In her last days, Marjorie Clarke Driver longed for a quiet bath in her own tub. But she never made it home.

Instead, Driver, 88, died in a hospital, attached to tubes and monitors, after doctors worked furiously for 30 minutes to revive her, even though her heart and lungs were too far gone to respond.

"I really wanted to try to get her home," said Driver's daughter, Christina Clarke of Poolesville. "She never got her bath, and that really troubled me."

To die peacefully in the comfort of her Silver Spring apartment, however, Driver would have had to accept that there was no hope of recovering, refused further treatment and trusted that hospice care was best. But Driver, who was black, would have none of that.

"My mother did not want to die," said Clarke, 68, who works for the Montgomery County executive. "We could not use the word 'hospice.' That was taboo. That meant giving up. She wouldn't hear of it."

After lives in which they often struggle to get medical care, African Americans and other minorities are more likely than whites to want, and get, more aggressive care as death nears and are less likely to use hospice and palliative-care services to ease their suffering, according to a large body of research and leading experts.

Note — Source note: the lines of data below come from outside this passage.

<file path="src/rtl/hpu_axil_pkg.sv">
// ============================================================================
// Module      : hpu_axil_pkg
// Description : Shared FSM states, opcodes, response codes and register offsets
//               for the accelerator's AXI4-Lite register initiator.
// Revision    : 1.0 - initial release
// ============================================================================
`default_nettype none

package hpu_axil_pkg;

  typedef enum logic [2:0] {
    ST_IDLE     = 3'd0,
    ST_WR       = 3'd1,
    ST_WR_B     = 3'd2,
    ST_RD_AR    = 3'd3,
    ST_RD_R     = 3'd4,
    ST_POLL_GAP = 3'd5,
    ST_RSP      = 3'd6
  } state_t;

  localparam logic [1:0] OP_WR   = 2'b00;
  localparam logic [1:0] OP_RD   = 2'b01;
  localparam logic [1:0] OP_POLL = 2'b10;

  localparam logic [1:0] OKAY   = 2'b00;
  localparam logic [1:0] SLVERR = 2'b10;

  localparam logic [31:0] REG_RUNGEN  = 32'h0000_0000;
  localparam logic [31:0] REG_CONTROL = 32'h0000_0010;

  function automatic logic poll_match(input logic [31:0] data,
                                      input logic [31:0] mask,
                                      input logic [31:0] value);
    return (data & mask) == value;
  endfunction

endpackage

`default_nettype wire

</file>
<file path="src/rtl/axil_poll_timer.sv">
// ============================================================================
// Module      : axil_poll_timer
// Description : Inter-poll gap down-counter and saturating poll-read counter.
// Revision    : 1.0 - initial release
// ============================================================================
`default_nettype none

module axil_poll_timer #(
  parameter int POLL_GAP  = 8,
  parameter int MAX_POLLS = 1024
) (
  input  logic clk,
  input  logic rst_n,
  input  logic i_clear,
  input  logic i_read_done,
  input  logic i_gap_en,
  output logic o_gap_done,
  output logic o_last_poll
);

  // Gap loads N-1 so the owner spends exactly N cycles waiting before it leaves.
  localparam logic [15:0] C_GAP_LOAD = (POLL_GAP > 0) ? 16'(POLL_GAP - 1) : 16'd0;
  localparam logic [15:0] C_MAX      = 16'(MAX_POLLS);
  localparam logic [15:0] C_LAST     = (MAX_POLLS > 0) ? 16'(MAX_POLLS - 1) : 16'd0;

  logic [15:0] r_gap;
  logic [15:0] r_poll_cnt;

  always_ff @(posedge clk) begin
    if (!rst_n) begin
      r_gap      <= 16'd0;
      r_poll_cnt <= 16'd0;
    end else begin
      if (i_clear) begin
        r_poll_cnt <= 16'd0;
      end else if (i_read_done && (r_poll_cnt != C_MAX)) begin
        r_poll_cnt <= r_poll_cnt + 16'd1;
      end

      if (i_read_done) begin
        r_gap <= C_GAP_LOAD;
      end else if (i_gap_en && (r_gap != 16'd0)) begin
        r_gap <= r_gap - 16'd1;
      end
    end
  end

  assign o_gap_done  = (r_gap == 16'd0);
  // True while the read now completing is the MAX_POLLS-th one.
  assign o_last_poll = (r_poll_cnt >= C_LAST);

endmodule

`default_nettype wire

</file>
<file path="src/rtl/axil_reg_master.sv">
// ============================================================================
// Module      : axil_reg_master
// Description : One-command-at-a-time AXI4-Lite initiator: write, read and poll.
// Revision    : 1.0 - initial release
// ============================================================================
`default_nettype none

module axil_reg_master
  import hpu_axil_pkg::*;
#(
  parameter int POLL_GAP  = 8,
  parameter int MAX_POLLS = 1024
) (
  input  logic        M_AXI_ACLK,
  input  logic        M_AXI_ARESETN,
  input  logic        cmd_valid,
  output logic        cmd_ready,
  input  logic [1:0]  cmd_op,
  input  logic [31:0] cmd_addr,
  input  logic [31:0] cmd_wdata,
  input  logic [3:0]  cmd_wstrb,
  input  logic [31:0] cmd_mask,
  output logic        rsp_valid,
  input  logic        rsp_ready,
  output logic [31:0] rsp_rdata,
  output logic [1:0]  rsp_resp,
  output logic        rsp_timeout,
  output logic [31:0] M_AXI_AWADDR,
  output logic        M_AXI_AWVALID,
  input  logic        M_AXI_AWREADY,
  output logic [31:0] M_AXI_WDATA,
  output logic [3:0]  M_AXI_WSTRB,
  output logic        M_AXI_WVALID,
  input  logic        M_AXI_WREADY,
  input  logic [1:0]  M_AXI_BRESP,
  input  logic        M_AXI_BVALID,
  output logic        M_AXI_BREADY,
  output logic [31:0] M_AXI_ARADDR,
  output logic        M_AXI_ARVALID,
  input  logic        M_AXI_ARREADY,
  input  logic [31:0] M_AXI_RDATA,
  input  logic [1:0]  M_AXI_RRESP,
  input  logic        M_AXI_RVALID,
  output logic        M_AXI_RREADY
);

  state_t      r_state;
  logic [1:0]  r_op;
  logic [31:0] r_addr;
  logic [31:0] r_wdata;
  logic [3:0]  r_wstrb;
  logic [31:0] r_mask;
  logic        r_aw_done;
  logic        r_w_done;
  logic        r_cmd_ready;
  logic        r_awvalid;
  logic        r_wvalid;
  logic        r_bready;
  logic        r_arvalid;
  logic        r_rready;
  logic        r_rsp_valid;
  logic [31:0] r_rsp_rdata;
  logic [1:0]  r_rsp_resp;
  logic        r_rsp_timeout;

  logic w_accept;
  logic w_aw_hs;
  logic w_w_hs;
  logic w_b_hs;
  logic w_ar_hs;
  logic w_r_hs;
  logic w_poll_rd;
  logic w_hit;
  logic w_gap_done;
  logic w_last_poll;

  assign w_accept  = cmd_valid && (r_state == ST_IDLE);
  assign w_aw_hs   = r_awvalid && M_AXI_AWREADY;
  assign w_w_hs    = r_wvalid  && M_AXI_WREADY;
  assign w_b_hs    = r_bready  && M_AXI_BVALID;
  assign w_ar_hs   = r_arvalid && M_AXI_ARREADY;
  assign w_r_hs    = r_rready  && M_AXI_RVALID;
  assign w_poll_rd = w_r_hs && (r_op == OP_POLL);
  assign w_hit     = poll_match(M_AXI_RDATA, r_mask, r_wdata);

  axil_poll_timer #(
    .POLL_GAP  (POLL_GAP),
    .MAX_POLLS (MAX_POLLS)
  ) u_poll_timer (
    .clk         (M_AXI_ACLK),
    .rst_n       (M_AXI_ARESETN),
    .i_clear     (w_accept),
    .i_read_done (w_poll_rd),
    .i_gap_en    (r_state == ST_POLL_GAP),
    .o_gap_done  (w_gap_done),
    .o_last_poll (w_last_poll)
  );

  always_ff @(posedge M_AXI_ACLK) begin
    if (!M_AXI_ARESETN) begin
      r_state       <= ST_IDLE;
      r_op          <= OP_WR;
      r_addr        <= 32'd0;
      r_wdata       <= 32'd0;
      r_wstrb       <= 4'd0;
      r_mask        <= 32'd0;
      r_aw_done     <= 1'b0;
      r_w_done      <= 1'b0;
      r_cmd_ready   <= 1'b1;
      r_awvalid     <= 1'b0;
      r_wvalid      <= 1'b0;
      r_bready      <= 1'b0;
      r_arvalid     <= 1'b0;
      r_rready      <= 1'b0;
      r_rsp_valid   <= 1'b0;
      r_rsp_rdata   <= 32'd0;
      r_rsp_resp    <= 2'b00;
      r_rsp_timeout <= 1'b0;
    end else begin
      unique case (r_state)
        ST_IDLE: begin
          if (cmd_valid) begin
            r_op        <= cmd_op;
            r_addr      <= cmd_addr;
            r_wdata     <= cmd_wdata;
            r_wstrb     <= cmd_wstrb;
            r_mask      <= cmd_mask;
            r_cmd_ready <= 1'b0;
            if (cmd_op == OP_WR) begin
              r_aw_done <= 1'b0;
              r_w_done  <= 1'b0;
              r_awvalid <= 1'b1;
              r_wvalid  <= 1'b1;
              r_state   <= ST_WR;
            end else begin
              r_arvalid <= 1'b1;
              r_state   <= ST_RD_AR;
            end
          end
        end

        ST_WR: begin
          if (w_aw_hs) begin
            r_awvalid <= 1'b0;
            r_aw_done <= 1'b1;
          end
          if (w_w_hs) begin
            r_wvalid <= 1'b0;
            r_w_done <= 1'b1;
          end
          if ((r_aw_done || w_aw_hs) && (r_w_done || w_w_hs)) begin
            r_bready <= 1'b1;
            r_state  <= ST_WR_B;
          end
        end

        ST_WR_B: begin
          if (w_b_hs) begin
            r_bready    <= 1'b0;
            r_rsp_resp  <= M_AXI_BRESP;
            r_rsp_rdata <= 32'd0;
            r_rsp_valid <= 1'b1;
            r_state     <= ST_RSP;
          end
        end

        ST_RD_AR: begin
          if (w_ar_hs) begin
            r_arvalid <= 1'b0;
            r_rready  <= 1'b1;
            r_state   <= ST_RD_R;
          end
        end

        ST_RD_R: begin
          if (w_r_hs) begin
            r_rready    <= 1'b0;
            r_rsp_rdata <= M_AXI_RDATA;
            r_rsp_resp  <= M_AXI_RRESP;
            // A match or a bus error ends the poll even on the final permitted read.
            if ((r_op != OP_POLL) || w_hit || (M_AXI_RRESP != OKAY)) begin
              r_rsp_valid <= 1'b1;
              r_state     <= ST_RSP;
            end else if (w_last_poll) begin
              r_rsp_valid   <= 1'b1;
              r_rsp_timeout <= 1'b1;
              r_state       <= ST_RSP;
            end else if (POLL_GAP == 0) begin
              r_arvalid <= 1'b1;
              r_state   <= ST_RD_AR;
            end else begin
              r_state <= ST_POLL_GAP;
            end
          end
        end

        ST_POLL_GAP: begin
          if (w_gap_done) begin
            r_arvalid <= 1'b1;
            r_state   <= ST_RD_AR;
          end
        end

        ST_RSP: begin
          if (rsp_ready) begin
            r_rsp_valid   <= 1'b0;
            r_rsp_timeout <= 1'b0;
            r_cmd_ready   <= 1'b1;
            r_state       <= ST_IDLE;
          end
        end

        default: begin
          r_state <= ST_IDLE;
        end
      endcase
    end
  end

  assign cmd_ready     = r_cmd_ready;
  assign rsp_valid     = r_rsp_valid;
  assign rsp_rdata     = r_rsp_rdata;
  assign rsp_resp      = r_rsp_resp;
  assign rsp_timeout   = r_rsp_timeout;
  assign M_AXI_AWADDR  = r_addr;
  assign M_AXI_AWVALID = r_awvalid;
  assign M_AXI_WDATA   = r_wdata;
  assign M_AXI_WSTRB   = r_wstrb;
  assign M_AXI_WVALID  = r_wvalid;
  assign M_AXI_BREADY  = r_bready;
  assign M_AXI_ARADDR  = r_addr;
  assign M_AXI_ARVALID = r_arvalid;
  assign M_AXI_RREADY  = r_rready;

endmodule

`default_nettype wire
</file>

As a result, they are more likely to experience more medicalized deaths, dying more frequently in the hospital, in pain, on ventilators and with feeding tubes -- often after being resuscitated or getting extra rounds of chemotherapy, dialysis or other care, studies show.

"I think we need to be very attentive to attending to suffering in our patients and do everything we can to help minimize and ameliorate it," said Richard Payne, who runs Duke University's Institute on Care at the End of Life. "African Americans and other minorities are at greater risk of not dying well."

To be sure, not all minorities -- or even necessarily most -- have this tendency, nor is it exclusive to minorities. Americans of all races use hospice services and prepare living wills less frequently than experts say they could. And many minorities do take advantage of palliative care so they can die peacefully, surrounded by their loved ones.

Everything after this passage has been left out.